Karma Yoga believes that your present situation is based on your past actions. Karma Yoga is the path of service; it refers to the energy of action. This path requires you to be selfless. Performing a selfless service is the essence of Karma Yoga or consciously choosing a future that is free from negativity and selfishness knowing that your life is a consequence of your past actions. Karma Yoga practices try to change your action towards the good – good words, good thoughts, good deeds, in order to change your soul. By being selfless, you change your consciousness which leads to a change in your destiny.

 Tantra Yoga

Tantra Yoga is the path of ritual and perhaps the most misunderstood path. Some may think of Tantra Yoga as sorcery, witchcraft, magic spell or some mysterious formula. Most people perceive Tantra Yoga as sexual. All of these perceptions are far from truth. Tantra is the knowledge concerning Tattva (Truth or Brahman) and Mantra (mystic syllables). It utilizes rituals to respectfully experience the sacred in everything we do, not just sex, though sex is a part of it. It aims to expand our awareness in all states – whether awake or asleep. Tantra Yoga practitioners must have purity, humility, devotion, courage, dedication to his Guru, cosmic love, faithfulness, contentment, dispassion, non-covetousness, and truthfulness.

The System of Yoga – Yoga Breathing, Poses, and Meditation

The System of Yoga is neither complex or mysterious. Below we have tried to give you a comprehensive overview of the system of Yoga. The interconnection between Yoga Exercise, Breathing and Meditation is the key to the system.

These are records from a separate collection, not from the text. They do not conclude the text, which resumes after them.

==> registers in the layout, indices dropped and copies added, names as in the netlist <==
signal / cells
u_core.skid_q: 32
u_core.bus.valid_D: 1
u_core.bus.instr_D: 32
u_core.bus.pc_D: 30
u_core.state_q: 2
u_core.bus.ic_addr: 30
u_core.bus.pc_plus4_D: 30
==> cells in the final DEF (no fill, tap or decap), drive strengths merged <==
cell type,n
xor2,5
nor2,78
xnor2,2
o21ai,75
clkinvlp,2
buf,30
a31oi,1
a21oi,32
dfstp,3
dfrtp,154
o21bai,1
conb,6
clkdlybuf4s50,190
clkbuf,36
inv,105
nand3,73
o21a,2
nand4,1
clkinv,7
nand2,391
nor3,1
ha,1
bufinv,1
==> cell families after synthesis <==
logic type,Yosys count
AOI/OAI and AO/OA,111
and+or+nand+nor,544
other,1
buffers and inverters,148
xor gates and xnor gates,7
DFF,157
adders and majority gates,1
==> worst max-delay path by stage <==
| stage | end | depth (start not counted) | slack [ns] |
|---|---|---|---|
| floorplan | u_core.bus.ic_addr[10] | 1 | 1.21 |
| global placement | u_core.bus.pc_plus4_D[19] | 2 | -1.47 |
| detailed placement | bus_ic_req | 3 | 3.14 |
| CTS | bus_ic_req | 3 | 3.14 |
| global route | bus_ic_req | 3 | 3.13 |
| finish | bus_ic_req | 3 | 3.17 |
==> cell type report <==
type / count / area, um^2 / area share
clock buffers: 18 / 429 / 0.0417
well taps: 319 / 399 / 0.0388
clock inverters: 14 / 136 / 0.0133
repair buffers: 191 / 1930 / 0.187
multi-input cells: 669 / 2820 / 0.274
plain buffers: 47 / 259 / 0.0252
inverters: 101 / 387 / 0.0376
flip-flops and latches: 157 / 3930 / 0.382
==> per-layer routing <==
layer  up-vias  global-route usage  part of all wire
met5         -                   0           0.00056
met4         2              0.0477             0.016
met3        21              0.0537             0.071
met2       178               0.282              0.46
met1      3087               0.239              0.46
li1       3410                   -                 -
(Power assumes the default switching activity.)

One basic assumption of the Yoga Sutras is that the body and the mind are part of one continuum of existence, the mind being more subtle than the body. This is the foundation of the yogic view of health. The interaction of body and mind is the central concern of the entire science. It is believed that as the body and mind are brought into balance and health, the individual will be able to perceive his true nature; this will allow life to be lived through him more freely and spontaneously.